I Could Breakaway...

I want to. Sigh. I didn't really have a bad day. It was okay. Haha.I'm listening to Breakaway by Kelly Clarkson.Ever since I came back,I felt sad.I mean like...Everyone around me is so grumpy.No smiling or whatever.The only person actually smiling is my sister.Everything else is so gloomy.It rained today too.Horrible.The good thing is that I had Kenny Rogers for lunch,at East Coast.Mom and dad didn't want to have Kenny Rogers so they had curry instead,at some stall opposite us.Like,ew.Oh wells.Gotta meet Brandy soon to pass her some stuff and catch up.Gotta go out with Dels after school to catch up too.Haven't gone out with her for a long time...She's always out with other people...And Gina might not be free after school too.I really miss Mel.Sigh.Shintaro.J.......,Jared.I feel so out of place here in Singapore.I don't fit in!Everybody is so boring over here.No life whatsoever.Just lying around and rotting.No smiling...Sigh.I miss those days when Dels,Gina,Mel,Sara,and I went out after school to have lunch.Now it seems that none of them want to do that anymore.Its as if there's no more connection.I really feel like going back to the past.My friends are all over the place.Its not the same as before.I feel like no one can hear me anymore.Sigh.Thank goodness Brandy still bothers to sms me.Ha!
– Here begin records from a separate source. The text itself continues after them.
**src/rtl/wb_port_arbiter.sv**
```systemverilog
// wb_port_arbiter: shares the single register-file write port between the
// in-order pipeline writeback and a buffered multiply/divide result stream.
// Pipeline writes always win. Mul/div results queue in a DEPTH-entry FIFO and
// drain on cycles with no pipeline write. A starvation counter requests a WB
// bubble from the hazard unit once the FIFO has lost MAX_WAIT cycles in a row.
module wb_port_arbiter #(
  parameter int DEPTH    = 4,
  parameter int MAX_WAIT = 8
) (
  input  logic                     clk,
  input  logic                     rst_n,
  input  logic                     RegWriteW,
  input  logic [4:0]               WriteRegW,
  input  logic [31:0]              ResultW,
  input  logic                     md_valid,
  output logic                     md_ready,
  input  logic [4:0]               md_reg,
  input  logic [31:0]              md_data,
  input  logic                     md_flush,
  output logic                     rf_we,
  output logic [4:0]               rf_waddr,
  output logic [31:0]              rf_wdata,
  output logic                     md_pending,
  output logic                     stall_req,
  output logic [$clog2(DEPTH):0]   fifo_count
);

  localparam int AW = $clog2(DEPTH);
  localparam int CW = AW + 1;
  localparam int WW = $clog2(MAX_WAIT + 1);

  typedef struct packed {
    logic [4:0]  rd;
    logic [31:0] data;
  } md_entry_t;

  md_entry_t         r_mem [DEPTH];
  logic [AW-1:0]     r_head;
  logic [AW-1:0]     r_tail;
  logic [CW-1:0]     r_count;
  logic [WW-1:0]     r_wait;
  logic              r_rf_we;
  logic [4:0]        r_rf_waddr;
  logic [31:0]       r_rf_wdata;

  logic              w_pipe_req;
  logic              w_enq;
  logic              w_deq;
  logic              w_fifo_nonempty;
  md_entry_t         w_head;

  // Request/grant decode; everything here depends only on inputs and
  // registered state, and md_ready depends on the registered count alone.
  always_comb begin
    w_fifo_nonempty = (r_count != '0);
    w_pipe_req      = RegWriteW && (WriteRegW != 5'd0);
    md_ready        = (r_count < CW'(DEPTH));
    w_enq           = md_valid && md_ready && !md_flush;
    w_deq           = !w_pipe_req && w_fifo_nonempty && !md_flush;
    w_head          = r_mem[r_head];
  end

  // FIFO storage: written on enqueue only.
  // NOTE: the entry array has no reset; validity is tracked by the pointers
  // and count, so resetting the storage would only add reset fan-out.
  always_ff @(posedge clk) begin
    if (w_enq) r_mem[r_tail] <= '{rd: md_reg, data: md_data};
  end

  // FIFO pointers and occupancy; flush empties the queue in one edge.
  // NOTE: all sequential state uses non-blocking assignments so every
  // register samples pre-edge values regardless of block ordering.
  always_ff @(posedge clk or negedge rst_n) begin
    if (!rst_n) begin
      r_head  <= '0;
      r_tail  <= '0;
      r_count <= '0;
    end else if (md_flush) begin
      r_head  <= '0;
      r_tail  <= '0;
      r_count <= '0;
    end else begin
      if (w_enq) r_tail <= r_tail + AW'(1);
      if (w_deq) r_head <= r_head + AW'(1);
      r_count <= r_count + CW'(w_enq) - CW'(w_deq);
    end
  end

  // Starvation counter: counts consecutive cycles the FIFO held data but lost.
  always_ff @(posedge clk or negedge rst_n) begin
    if (!rst_n) begin
      r_wait <= '0;
    end else if (md_flush || !w_fifo_nonempty || !w_pipe_req) begin
      r_wait <= '0;
    end else if (r_wait != WW'(MAX_WAIT)) begin
      r_wait <= r_wait + WW'(1);
    end
  end

  // Registered write port: pipeline first, then FIFO head, else idle (hold).
  always_ff @(posedge clk or negedge rst_n) begin
    if (!rst_n) begin
      r_rf_we    <= 1'b0;
      r_rf_waddr <= 5'd0;
      r_rf_wdata <= 32'd0;
    end else if (w_pipe_req) begin
      r_rf_we    <= 1'b1;
      r_rf_waddr <= WriteRegW;
      r_rf_wdata <= ResultW;
    end else if (w_deq) begin
      r_rf_we    <= (w_head.rd != 5'd0);
      r_rf_waddr <= w_head.rd;
      r_rf_wdata <= w_head.data;
    end else begin
      r_rf_we    <= 1'b0;
    end
  end

  assign rf_we      = r_rf_we;
  assign rf_waddr   = r_rf_waddr;
  assign rf_wdata   = r_rf_wdata;
  assign fifo_count = r_count;
  assign md_pending = w_fifo_nonempty;
  assign stall_req  = (r_wait == WW'(MAX_WAIT));

endmodule

```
Rabbit seems bored too.Poor guy.I miss my past.I miss those days.I miss them all.I miss Melanie.I miss..I miss..I don't know.I even miss those whom I used to hate.Its so sad.I miss school.I miss all my teachers.I miss choir.I miss.I miss.Hammie.Sigh.I remember so clearly.I don't want to remember.About 3 years ago.I don't want to remember.But I know she's in Heaven now.I don't have to worry.I won't forget all the ones that I love.Sigh.I want to go back into the past,before she died,before everything happened,then maybe she wouldn't have died that way,maybe I wouldn't have been forced to quit Gym in pri 2,then having to join again in pri 4.Maybe I could have joined choir right from the start.Maybe I didn't have to quit playing the piano.Maybe I could have stayed happy.Maybe I could have made my parents stay happy all their lives,not grumpy old people.Maybe I should have never been alive.I love all my friends.